When a public figure of international fame is arrested, media can’t get enough of it. When the charges involve something as serious and shameful as child pornography and pedophilia, it becomes a media feeding frenzy. While it is understandable that a celebrity case generates publicity, there is a danger that the more immediate threat of the everyday child porn consumer is being ignored.
Rock legend Peter Townshend, 57, was arrested by Scotland Yard detectives on charges of making, possessing and incitement to distribute “indecent images of children.” The arrest occurred while police executed search warrants on his mansion. Townshend was released after questioning and has not been formally charged.
Townshend is lead guitarist and composer with The Who rock group, which he helped form in the ’60s. He is married and has children. The title character in his 1969 rock opera Tommy is a deaf, dumb and blind pinball wizard who was sexually abused by an uncle.
The arrest stems from information provided by U.S. law enforcement officials who found that Townshend’s name and credit card were entered four times in the database of a couple convicted in the largest child pornography case in U.S. history, which became known as “Candyman.” The database for the Web site contained 360,000 names. Townshend’s information was included in a list given to Scotland Yard of more than 7,200 British citizens, 99.9 percent male, who were in the database. British authorities have dubbed their investigation “Operation Ore.”
Townshend, who denies that he is a pedophile, has admitted to using his credit card on the “Candyman” Web site but says that he didn’t download any images. He claims that it was research for his autobiography because he thinks he was molested when he was about five years old by his evil grandmother.
English law provides an affirmative defense for possessing and distributing indecent images of a child if the defendant can prove it was for a “legitimate reason.” That defense will not help Townshend if he is charged with producing the images. Whether or not Townshend’s research claim is true, lots of books have been written about child pornography and sexual exploitation without the authors’ involvement with the material. The United States child pornography statutes provide no such defense, even for possession.
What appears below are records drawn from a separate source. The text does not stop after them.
`config.mk`:
```
export PLATFORM = sky130hd
export DESIGN_NAME = irq_presenter
export DESIGN_NICKNAME = d
export VERILOG_FILES = /design/src/rtl/irqp_pkg.sv /design/src/rtl/irqp_ipi_check.sv /design/src/rtl/irqp_regop.sv /design/src/rtl/irqp_deliver.sv /design/src/rtl/irq_presenter.sv
export SDC_FILE = /design/constraint.sdc
export NUM_CORES = 1
export LEC_CHECK = 0
export BUFFER_PORTS_ARGS = -buffer_cell sky130_fd_sc_hd__buf_2
export CORE_MARGIN = 4
export CORE_UTILIZATION = 54
export DETAILED_ROUTE_END_ITERATION = 8
export GPL_ROUTABILITY_DRIVEN = 1
export PLACE_DENSITY = 0.9
export SYNTH_ARGS = -nofsm -noshare
export SYNTH_HDL_FRONTEND = slang
export SYNTH_SLANG_ARGS = --single-unit
```
`constraint.sdc`:
```
create_clock -name clk -period 5.7 [get_ports clk]
set_clock_uncertainty 0.05 [all_clocks]
set_input_delay 0.855 -clock clk [delete_from_list [all_inputs] [get_ports clk]]
set_output_delay 0.855 -clock clk [all_outputs]
set_load 0.05 [all_outputs]
```
`src/rtl/irqp_pkg.sv`:
```
`timescale 1ns/1ps
package irqp_pkg;

  typedef enum logic [2:0] {
    OP_NONE    = 3'd0,
    OP_ACCEPT  = 3'd1,
    OP_POLL    = 3'd2,
    OP_SET_CUR = 3'd3,
    OP_SET_IPI = 3'd4,
    OP_EOI     = 3'd5
  } op_e;

endpackage

```
`src/rtl/irqp_ipi_check.sv`:
```
`timescale 1ns/1ps
// Decides whether the inter-processor pseudo-source displaces the pending one.
module irqp_ipi_check #(
  parameter int SRC_W   = 24,
  parameter int PRIO_W  = 8,
  parameter int IPI_SRC = 2
) (
  input  logic              en,
  input  logic [PRIO_W-1:0] cur,
  input  logic [PRIO_W-1:0] ipi,
  input  logic [SRC_W-1:0]  psrc,
  input  logic [PRIO_W-1:0] pprio,
  input  logic              isipi,
  output logic              hit,
  output logic [SRC_W-1:0]  o_psrc,
  output logic [PRIO_W-1:0] o_pprio,
  output logic              bnc_v
);

  logic has_pend;
  logic pend_holds;

  assign has_pend   = (psrc != '0);
  assign pend_holds = has_pend && (pprio <= ipi);
  assign hit        = en && (ipi < cur) && !pend_holds;
  assign o_psrc     = SRC_W'(IPI_SRC);
  assign o_pprio    = ipi;
  assign bnc_v      = hit && has_pend && !isipi;

endmodule

```
`src/rtl/irqp_regop.sv`:
```
`timescale 1ns/1ps
// Next-state logic of the processor-side register operations.
module irqp_regop import irqp_pkg::*; #(
  parameter int SRC_W   = 24,
  parameter int PRIO_W  = 8,
  parameter int IPI_SRC = 2
) (
  input  logic                    op_v,
  input  op_e                     op,
  input  logic [SRC_W+PRIO_W-1:0] wdata,
  input  logic [PRIO_W-1:0]       cur,
  input  logic [SRC_W-1:0]        psrc,
  input  logic [PRIO_W-1:0]       pprio,
  input  logic                    isipi,
  input  logic [PRIO_W-1:0]       ipi,
  output logic [PRIO_W-1:0]       n_cur,
  output logic [SRC_W-1:0]        n_psrc,
  output logic [PRIO_W-1:0]       n_pprio,
  output logic                    n_isipi,
  output logic [PRIO_W-1:0]       n_ipi,
  output logic                    bnc_v,
  output logic                    resend,
  output logic                    eoi_v,
  output logic                    rd_v
);

  localparam logic [PRIO_W-1:0] PRIO_NONE = {PRIO_W{1'b1}};

  logic [PRIO_W-1:0] setv;
  logic [PRIO_W-1:0] eoi_prio;
  logic              has_pend;

  logic [PRIO_W-1:0] a_cur, a_pprio, a_ipi;
  logic [SRC_W-1:0]  a_psrc;
  logic              a_isipi, a_bnc;
  logic              chk_req;
  logic [PRIO_W-1:0] chk_cur, chk_ipi;

  logic              c_hit, c_bnc;
  logic [SRC_W-1:0]  c_psrc;
  logic [PRIO_W-1:0] c_pprio;

  assign setv     = wdata[PRIO_W-1:0];
  assign eoi_prio = wdata[SRC_W +: PRIO_W];
  assign has_pend = (psrc != '0);

  always_comb begin
    a_cur   = cur;
    a_psrc  = psrc;
    a_pprio = pprio;
    a_isipi = isipi;
    a_ipi   = ipi;
    a_bnc   = 1'b0;
    resend  = 1'b0;
    eoi_v   = 1'b0;
    rd_v    = 1'b0;
    chk_req = 1'b0;
    chk_cur = cur;
    chk_ipi = ipi;
    if (op_v) begin
      case (op)
        OP_ACCEPT: begin
          rd_v    = 1'b1;
          a_cur   = pprio;
          a_psrc  = '0;
          a_pprio = PRIO_NONE;
          a_isipi = 1'b0;
        end
        OP_POLL: begin
          rd_v = 1'b1;
        end
        OP_SET_CUR: begin
          a_cur = setv;
          if (setv < cur) begin
            if (has_pend && (setv <= pprio)) begin
              a_psrc  = '0;
              a_pprio = PRIO_NONE;
              a_isipi = 1'b0;
              a_bnc   = !isipi;
            end
          end else if (!has_pend) begin
            resend  = 1'b1;
            chk_req = 1'b1;
            chk_cur = setv;
          end
        end
        OP_SET_IPI: begin
          a_ipi   = setv;
          chk_req = 1'b1;
          chk_ipi = setv;
        end
        OP_EOI: begin
          a_cur = eoi_prio;
          eoi_v = 1'b1;
          if (!has_pend) begin
            resend  = 1'b1;
            chk_req = 1'b1;
            chk_cur = eoi_prio;
          end
        end
        default: begin
        end
      endcase
    end
  end

  irqp_ipi_check #(
    .SRC_W  (SRC_W),
    .PRIO_W (PRIO_W),
    .IPI_SRC(IPI_SRC)
  ) u_ipi (
    .en     (chk_req),
    .cur    (chk_cur),
    .ipi    (chk_ipi),
    .psrc   (psrc),
    .pprio  (pprio),
    .isipi  (isipi),
    .hit    (c_hit),
    .o_psrc (c_psrc),
    .o_pprio(c_pprio),
    .bnc_v  (c_bnc)
  );

  assign n_cur   = a_cur;
  assign n_ipi   = a_ipi;
  assign n_psrc  = c_hit ? c_psrc  : a_psrc;
  assign n_pprio = c_hit ? c_pprio : a_pprio;
  assign n_isipi = c_hit ? 1'b1    : a_isipi;
  assign bnc_v   = a_bnc | c_bnc;

endmodule

```
`src/rtl/irqp_deliver.sv`:
```
`timescale 1ns/1ps
// Judges one delivery request against the presenter state.
module irqp_deliver #(
  parameter int SRC_W  = 24,
  parameter int PRIO_W = 8
) (
  input  logic              dv,
  input  logic [SRC_W-1:0]  dsrc,
  input  logic [PRIO_W-1:0] dprio,
  input  logic [PRIO_W-1:0] cur,
  input  logic [SRC_W-1:0]  psrc,
  input  logic [PRIO_W-1:0] pprio,
  input  logic              isipi,
  output logic              take,
  output logic              refuse,
  output logic [SRC_W-1:0]  n_psrc,
  output logic [PRIO_W-1:0] n_pprio,
  output logic              n_isipi,
  output logic              bnc_v
);

  logic has_pend;
  logic loses;

  assign has_pend = (psrc != '0);
  assign loses    = (dprio >= cur) || (has_pend && (pprio <= dprio));
  assign take     = dv && !loses;
  assign refuse   = dv && loses;
  assign n_psrc   = take ? dsrc  : psrc;
  assign n_pprio  = take ? dprio : pprio;
  assign n_isipi  = take ? 1'b0  : isipi;
  assign bnc_v    = take && has_pend && !isipi;

endmodule

```
`src/rtl/irq_presenter.sv`:
```
`timescale 1ns/1ps
// Per-processor interrupt presenter: state registers and output stage.
module irq_presenter import irqp_pkg::*; #(
  parameter int SRC_W   = 24,
  parameter int PRIO_W  = 8,
  parameter int IPI_SRC = 2
) (
  input  logic                    clk,
  input  logic                    rst_n,
  input  logic                    dlv_valid,
  input  logic [SRC_W-1:0]        dlv_src,
  input  logic [PRIO_W-1:0]       dlv_prio,
  output logic                    dlv_taken,
  output logic                    dlv_refused,
  output logic                    bounce_valid,
  output logic [SRC_W-1:0]        bounce_src,
  input  logic                    reg_valid,
  input  logic [2:0]              reg_op,
  input  logic [SRC_W+PRIO_W-1:0] reg_wdata,
  output logic                    rd_valid,
  output logic [SRC_W+PRIO_W-1:0] rd_word,
  output logic [PRIO_W-1:0]       rd_ipi,
  output logic                    eoi_valid,
  output logic [SRC_W-1:0]        eoi_src,
  output logic                    resend_req,
  output logic                    int_out
);

  localparam int                WORD_W    = SRC_W + PRIO_W;
  localparam logic [PRIO_W-1:0] PRIO_NONE = {PRIO_W{1'b1}};

  // reset synchronizer: asserts at once, releases on the clock
  logic rst_meta, rst_n_s;
  always_ff @(posedge clk or negedge rst_n) begin
    if (!rst_n) begin
      rst_meta <= 1'b0;
      rst_n_s  <= 1'b0;
    end else begin
      rst_meta <= 1'b1;
      rst_n_s  <= rst_meta;
    end
  end

  // architectural state
  logic [PRIO_W-1:0] cur_q, pprio_q, ipi_q;
  logic [SRC_W-1:0]  psrc_q;
  logic              isipi_q;

  // register-operation stage
  op_e               op_c;
  logic [PRIO_W-1:0] r_cur, r_pprio, r_ipi;
  logic [SRC_W-1:0]  r_psrc;
  logic              r_isipi;
  logic              rop_bnc, rop_resend, rop_eoi, rop_rd;

  assign op_c = op_e'(reg_op);

  irqp_regop #(
    .SRC_W  (SRC_W),
    .PRIO_W (PRIO_W),
    .IPI_SRC(IPI_SRC)
  ) u_regop (
    .op_v   (reg_valid),
    .op     (op_c),
    .wdata  (reg_wdata),
    .cur    (cur_q),
    .psrc   (psrc_q),
    .pprio  (pprio_q),
    .isipi  (isipi_q),
    .ipi    (ipi_q),
    .n_cur  (r_cur),
    .n_psrc (r_psrc),
    .n_pprio(r_pprio),
    .n_isipi(r_isipi),
    .n_ipi  (r_ipi),
    .bnc_v  (rop_bnc),
    .resend (rop_resend),
    .eoi_v  (rop_eoi),
    .rd_v   (rop_rd)
  );

  // delivery stage, judged on the state left by the register operation
  logic              d_take, d_refuse, dlv_bnc;
  logic [SRC_W-1:0]  d_psrc;
  logic [PRIO_W-1:0] d_pprio;
  logic              d_isipi;

  irqp_deliver #(
    .SRC_W (SRC_W),
    .PRIO_W(PRIO_W)
  ) u_deliver (
    .dv     (dlv_valid),
    .dsrc   (dlv_src),
    .dprio  (dlv_prio),
    .cur    (r_cur),
    .psrc   (r_psrc),
    .pprio  (r_pprio),
    .isipi  (r_isipi),
    .take   (d_take),
    .refuse (d_refuse),
    .n_psrc (d_psrc),
    .n_pprio(d_pprio),
    .n_isipi(d_isipi),
    .bnc_v  (dlv_bnc)
  );

  // bounce source: whichever stage evicted, it is the source that was
  // pending when that stage looked at the state
  logic              bnc_d;
  logic [SRC_W-1:0]  bnc_src_d;
  logic              state_en;

  always_comb begin
    bnc_d     = rop_bnc | dlv_bnc;
    bnc_src_d = rop_bnc ? psrc_q : r_psrc;
    state_en  = reg_valid | dlv_valid;
  end

  always_ff @(posedge clk or negedge rst_n_s) begin
    if (!rst_n_s) begin
      cur_q   <= '0;
      psrc_q  <= '0;
      pprio_q <= PRIO_NONE;
      ipi_q   <= PRIO_NONE;
      isipi_q <= 1'b0;
    end else if (state_en) begin
      cur_q   <= r_cur;
      psrc_q  <= d_psrc;
      pprio_q <= d_pprio;
      ipi_q   <= r_ipi;
      isipi_q <= d_isipi;
    end
  end

  // output pulses
  always_ff @(posedge clk or negedge rst_n_s) begin
    if (!rst_n_s) begin
      dlv_taken    <= 1'b0;
      dlv_refused  <= 1'b0;
      bounce_valid <= 1'b0;
      rd_valid     <= 1'b0;
      eoi_valid    <= 1'b0;
      resend_req   <= 1'b0;
    end else begin
      dlv_taken    <= d_take;
      dlv_refused  <= d_refuse;
      bounce_valid <= bnc_d;
      rd_valid     <= rop_rd;
      eoi_valid    <= rop_eoi;
      resend_req   <= rop_resend;
    end
  end

  // output payloads, loaded only with their strobes
  always_ff @(posedge clk or negedge rst_n_s) begin
    if (!rst_n_s) begin
      bounce_src <= '0;
      rd_word    <= '0;
      rd_ipi     <= '0;
      eoi_src    <= '0;
    end else begin
      if (bnc_d) begin
        bounce_src <= bnc_src_d;
      end
      if (rop_rd) begin
        rd_word <= WORD_W'({cur_q, psrc_q});
        rd_ipi  <= ipi_q;
      end
      if (rop_eoi) begin
        eoi_src <= reg_wdata[SRC_W-1:0];
      end
    end
  end

  assign int_out = (psrc_q != '0);

endmodule

```
* After elaboration in Yosys (flattened, before gate mapping)
Cells that the tools add are included.
W data, S select, Z words.
** Operators by class
- Reduce and logical (&&, ||, !) cells :: 19
- $lt $le $gt $ge :: 6
- Mux-type cells :: 42
- Eq/ne operators :: 5
- Bitwise logic cells :: 3
** Operator list (number)
- $mux W24 :: 6
- $mux W8 :: 12
- $pmux W24 S2 :: 1
- $reduce_bool A24 Y1 :: 2
- $pmux W8 S2 :: 2
- $le A8 B8 Y1 :: 3
- $pmux W8 S3 :: 1
- $mux W1 :: 17
- $lt A8 B8 Y1 :: 2
- $logic_and A1 B1 Y1 :: 11
- $ge A8 B8 Y1 :: 1
- $eq A3 B2 Y1 const B :: 2
- $eq A3 B3 Y1 const B :: 2
- $logic_not A1 Y1 :: 4
- $pmux W1 S2 :: 2
- $eq A3 B1 Y1 const B :: 1
- $or A1 B1 Y1 :: 3
- $pmux W1 S3 :: 1
- $reduce_or A2 Y1 :: 1
- $logic_or A1 B1 Y1 :: 1
** Storage, ports and cells
- Word-level logic and storage cells :: 92
- Register bits :: 145
- Input bits :: 71
- Output and inout port bits :: 95

* Logic depth before layout (Yosys ltp)
Gate-level depths: netlist (run 1).
- Depth after elaboration :: 17
- Gate-level depth with buffers :: 27

* By module
Synthesis (run 1) repeated with hierarchy kept, for this count alone.
** Unflattened totals
- Cell total of the unflattened synthesis :: 867
- Area, all modules :: 9285.2 sq um
** Modules (own cells, without submodules)
- irq_presenter :: instances 1, cells each 361, area each 5621.6 sq um
- irqp_regop :: instances 1, cells each 302, area each 1995.7 sq um
- irqp_deliver :: instances 1, cells each 107, area each 967.2 sq um
- irqp_ipi_check :: instances 1, cells each 97, area each 700.7 sq um

* Worst setup path before layout (run 1)
OpenSTA, ideal clock, no wires.
- Path type :: input port to flip-flop
- Start point :: input port reg_op[1]
- End point :: register bounce_src[10]
- Stages :: 23
- Data required time :: 5523 ps
- Path slack :: -641 ps
- Buffers on the path :: 5
- Data arrival time :: 6164 ps
- Path through :: clkbuf_1 > nor4bb_1 > buf_2 > clkbuf_1 > mux2_2 > inv_1 > ha_1 > and3_1 > o21ai_0 > a21oi_1 > o221a_2 > o311ai_2 > buf_2 > mux2i_1 > ha_1 > nand3_1 > nor2_1 > a32o_1 > a21o_1 > or3_1 > a311oi_4 > buf_6 > mux2_1
** Between the ends
- Word-level cells in the longest chain between the ends :: 16
- Elaborated cells on any way between the ends :: 44
- Classes of those cells :: order compare: 4; eq/ne: 4; mux: 20; bitwise: 2; reduce/logical: 14
** Ends and longest elaborated chain
- from (decl) :: line irq_presenter.sv:18 : input logic [2:0] reg_op,
- $eq A3 B3 Y1 :: line irqp_regop.sv:61 : case (op)
- $mux W8 :: line irqp_regop.sv:61
- $mux W8 :: line irqp_regop.sv:60 : if (op_v) begin
- $le A8 B8 Y1 :: line irqp_ipi_check.sv:24 : assign pend_holds = has_pend && (pprio <= ipi);
- $logic_and A1 B1 Y1 :: line irqp_ipi_check.sv:24
- $logic_not A1 Y1 :: line irqp_ipi_check.sv:25 : assign hit = en && (ipi < cur) && !pend_holds;
- $logic_and A1 B1 Y1 :: line irqp_ipi_check.sv:25
- $mux W8 or $mux W24 (tied branches) :: line irqp_regop.sv:127, irqp_regop.sv:126
- $le A8 B8 Y1 or $reduce_bool A24 Y1 (tied branches) :: line irqp_deliver.sv:26, irqp_deliver.sv:25
- $logic_and A1 B1 Y1 :: line irqp_deliver.sv:26 : assign loses = (dprio >= cur) || (has_pend && (pprio <= dprio));
- $logic_or A1 B1 Y1 :: line irqp_deliver.sv:26
- $logic_not A1 Y1 :: line irqp_deliver.sv:27 : assign take = dv && !loses;
- $logic_and A1 B1 Y1 :: line irqp_deliver.sv:27
- $logic_and A1 B1 Y1 (2 in a row) :: line irqp_deliver.sv:32 : assign bnc_v = take && has_pend && !isipi;
- $or A1 B1 Y1 :: line irq_presenter.sv:114 : bnc_d = rop_bnc | dlv_bnc;
- to (signal assigned) :: line irq_presenter.sv:163 : bounce_src <= bnc_src_d;
- to (decl) :: line irq_presenter.sv:16 : output logic [SRC_W-1:0] bounce_src,
Several ways; a longest one is shown, not always the timed one.
A chain may end at the register's enable or synchronous reset.

* Worst setup path in the final report (run 1)
- Start point :: input port reg_wdata[0]
- End point :: register bounce_src[4]
** Between the ends
- Word-level cells in the longest chain between the ends :: 16
- Elaborated cells on any way between the ends :: 54
- Classes of those cells :: order compare: 6; mux: 31; bitwise: 2; reduce/logical: 15
** Ends and longest elaborated chain
- from (decl) :: line irq_presenter.sv:19 : input logic [SRC_W+PRIO_W-1:0] reg_wdata,
- $lt A8 B8 Y1 or $mux W8 (tied branches) :: line irqp_regop.sv:74, irqp_regop.sv:81
- $mux W8 :: line irqp_regop.sv:74 : if (setv < cur) begin
- $pmux W8 S2 :: line irqp_regop.sv:61
- $mux W8 :: line irqp_regop.sv:60
- $lt A8 B8 Y1 :: line irqp_ipi_check.sv:25
- $logic_and A1 B1 Y1 (2 in a row) :: line irqp_ipi_check.sv:25
- $mux W8 or $mux W24 (tied branches) :: line irqp_regop.sv:127, irqp_regop.sv:126
- $le A8 B8 Y1 or $reduce_bool A24 Y1 (tied branches) :: line irqp_deliver.sv:26, irqp_deliver.sv:25
- $logic_and A1 B1 Y1 :: line irqp_deliver.sv:26
- $logic_or A1 B1 Y1 :: line irqp_deliver.sv:26
- $logic_not A1 Y1 :: line irqp_deliver.sv:27
- $logic_and A1 B1 Y1 :: line irqp_deliver.sv:27
- $logic_and A1 B1 Y1 (2 in a row) :: line irqp_deliver.sv:32
- $or A1 B1 Y1 :: line irq_presenter.sv:114
Several ways; a longest one is shown, not always the timed one.

==> flow_metrics.env, run 1 <==
export IMPL_seq_area_frac_synth_pct=49.9
export IMPL_cts_tree="done"
export IMPL_slew_headroom_pct=16.3
export IMPL_synthDistinctLibCells=62
export IMPL_final_cell_mix="160 x buf_2, 128 x dfrtp_1, 97 x nand2_1"
export IMPL_crit_type="primary input to register"
export IMPL_arrival_ns=6.12
export IMPL_required_ns=5.95
export IMPL_grtUsageTotal_pct=28.2
export IMPL_viasPerCell=5.89
export IMPL_htree_num_levels=4
export IMPL_first_pass_iters=6
export IMPL_worstSetupStartpointType="primary input"
export IMPL_ctsHoldBuffers=0
export IMPL_setup_viol=53
export IMPL_coreArea_um2=13200
export IMPL_pre_cts_ws_ns=-0.489
export IMPL_hold_violations=0
export IMPL_p_leak_nw=5.16
export IMPL_clockRootBuffer="clkbuf_16"
export IMPL_die_h_um=124
export IMPL_die_w_um=124
export IMPL_antenna_found_initial=0
export IMPL_violations="setup timing"
export IMPL_num_vias=6773
export IMPL_syn_nets=822
export IMPL_critPathMaxFanout=8
export IMPL_dieArea_um2=15500
export IMPL_gr_total_overflow=0
export IMPL_drive_above_1_share_pct=45.4
export IMPL_wirelength_um=24200
export IMPL_hold_ws_ns=0.156
export IMPL_clk_pin_slew_ns=0.06
export IMPL_synthArstFlopShare_pct=100
export IMPL_grt_pass1_vias=6699
export IMPL_worstMarginPinSlew_ns=1.25
export IMPL_hold_class="primary input to async pin"
export IMPL_drv_cap=0
export IMPL_start_util_pct=55.3
export IMPL_gp_congestion=0.979
export IMPL_ys_warn_count=0
export IMPL_max_freq_ghz=0.170
export IMPL_status="complete, but fails checks"
export IMPL_fin_crit_sh_pct=103
export IMPL_grt_start_max_net_pins=81
export IMPL_slew_viol_final=0
export IMPL_clk_path_buf_depth=2
export IMPL_peakVddDrop_uv=381
export IMPL_portBuffers=165
export IMPL_rsz0062_at_grt="true"
export IMPL_period_minus_slack_ns=5.87
export IMPL_grt_pass1_wl_um=34900
export IMPL_final_common_cell="buf_2"
export IMPL_synth_ff_type="dfrtp_1"
export IMPL_cts_buffers=17
export IMPL_worst_slack_ns=-0.173
export IMPL_ant_nets=0
export IMPL_layout_nets=1078
export IMPL_synth_area_per_cell_um2=10.4
export IMPL_synth_seq_cells=145
export IMPL_io_pins=166
export IMPL_setup_tns_ns=-5.40
export IMPL_clock_sinks=145
export IMPL_powerDensity_nw_per_um2=551
export IMPL_crit_path_end_kind="register"
export IMPL_wl_per_cell_um=21.1
export IMPL_place_hpwl_um=15500
export IMPL_area_delta_synth_final_pct=40.2
export IMPL_row_count=42
export IMPL_syn_cell_area_um2=7320
export IMPL_antenna_cells=0
export IMPL_synth_edf_count=0
export IMPL_fillerInstances=827
export IMPL_synthCells=705
export IMPL_drt_initial_drc_count=727
export IMPL_drc=0
export IMPL_clock_latency_ns=0.43
-- worst max-delay path: stages --
cell,delay [ns]
buf_2,0.10
nand2b_1,0.18
a2111oi_4,0.42
o31a_1,0.22
nor2b_1,0.07
buf_4,0.16
a22oi_2,0.14
nor2_2,0.07
a21oi_2,0.13
ha_1,0.26
a21o_1,0.19
a21o_1,0.21
a211oi_4,0.35
buf_4,0.19
o311ai_4,0.15
mux2i_2,0.26
ha_1,0.29
nand3_2,0.09
nor2_2,0.03
a32o_1,0.23
a21o_1,0.22
or3_4,0.42
a311oi_4,0.25
buf_6,0.18
buf_8,0.15
mux2_4,0.31
-- report_power, final --
group / internal, mW / leakage [nW] / switching (mW)
clock: 0.672 / 0.294 / 0.477
combinational: 1.05 / 3.04 / 1.74
sequential: 1.41 / 1.82 / 0.307
total: 3.12 / 5.16 / 2.53
-- timing repair --
item / CTS / global route
cloned: 2 / 6
setup endpoints to repair: 21 / 57
resized for setup: 10 / 109
pin swaps: 11 / 34
buffers inserted: 9 / 23
-- registers in the layout, summed over array words and instances (netlist names), 8 cells and up --
signal,cells
pprio_q,8
rd_ipi,8
ipi_q,8
cur_q,8
eoi_src,24
rd_word,32
bounce_src,24
psrc_q,24
-- worst paths after layout --
check                              from       endpoint  slack (ns)  depth (start not counted)
hold reg to reg                rst_meta        rst_n_s        0.31                          0
hold / removal                    rst_n        rst_n_s        0.16                          1
setup reg to reg               cur_q[5]  bounce_src[4]       -0.17                         26
setup / recovery           reg_wdata[0]  bounce_src[4]       -0.17                         26
min in group clk               rst_meta        rst_n_s        0.31                          0
max in group asynchronous       rst_n_s      rd_ipi[1]        3.67                          1
-- per-layer routing --
layer	part of all wire, %	global-route usage, %	up-vias
met5	0	0	-
met4	4.6	12.3	0
met3	7.9	7.68	109
met2	49	46.3	405
met1	39	34.9	3314
li1	-	-	2945
-- per-stage QoR --
stage,util (%),cells,total power [mW],cell area [um2]
2_1_floorplan,-,705,3.28,7450
3_3_place_gp,66.9,1080,3.91,8850
3_5_place_dp,66.9,1080,3.99,8850
4_1_cts,72.8,1123,5.25,9640
5_1_grt,77.5,1150,5.90,10300
6_report,77.5,1150,5.65,10300
-- synthesized netlist by cell type, types with 2 or more instances --
cell type,number,share of area [%]
a22o_1,5,0.60
a22oi_1,8,0.82
a31oi_1,2,0.17
buf_2,5,0.34
nand2_1,101,5.2
dfstp_2,16,5.7
nor2_1,31,1.6
nor2b_1,6,0.51
mux2i_1,16,2.2
a21oi_1,29,2.0
buf_6,2,0.31
nand4_1,3,0.26
a21o_1,13,1.3
mux2_2,46,7.1
and3b_1,2,0.24
dfrtp_1,129,44
and3_1,2,0.17
nor4_1,7,0.60
ha_1,46,7.9
o21ai_0,67,4.6
o21a_1,7,0.72
o21bai_1,2,0.21
mux2_1,19,2.9
inv_1,68,3.5
nand3b_1,3,0.31
clkbuf_1,19,0.97
o31ai_1,2,0.21
nand3_1,10,0.68
nor3_1,2,0.14
or3_1,3,0.26
nand2b_1,3,0.26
Until Townshend’s arrest, “Operation Ore” received scant mention by any media outside of Great Britain, where it has received huge, daily coverage because of the continued arrests of men of all ages and occupations. The suspects now number more than 1,300. They include a judge, doctors, a deputy school headmaster, the deputy director of a prison, a civil servant, two hospital consultants, a classics teacher at a public school, and police officers – 50 of them – eight of whom have been charged formally. They are “ordinary and regular” people who are neighbors of ordinary and regular people who have children. Few of them or their children are likely to come in contact with a celebrity like Townshend.
The media will continue to focus on Townshend, and the ordinary and regular folks will miss the bigger picture.
These folks are in close proximity to those who are like the rest of the 1,300 arrested – teachers, cops, medical workers, etc. Pedophiles come in all colors, ages and occupations, including entertainment legends. As physicians say, “When you hear hoof beats, don’t think zebras.” Your children aren’t likely to encounter a zebra, like Townshend, living next door. But they might run into one of those “ordinary, regular folks.”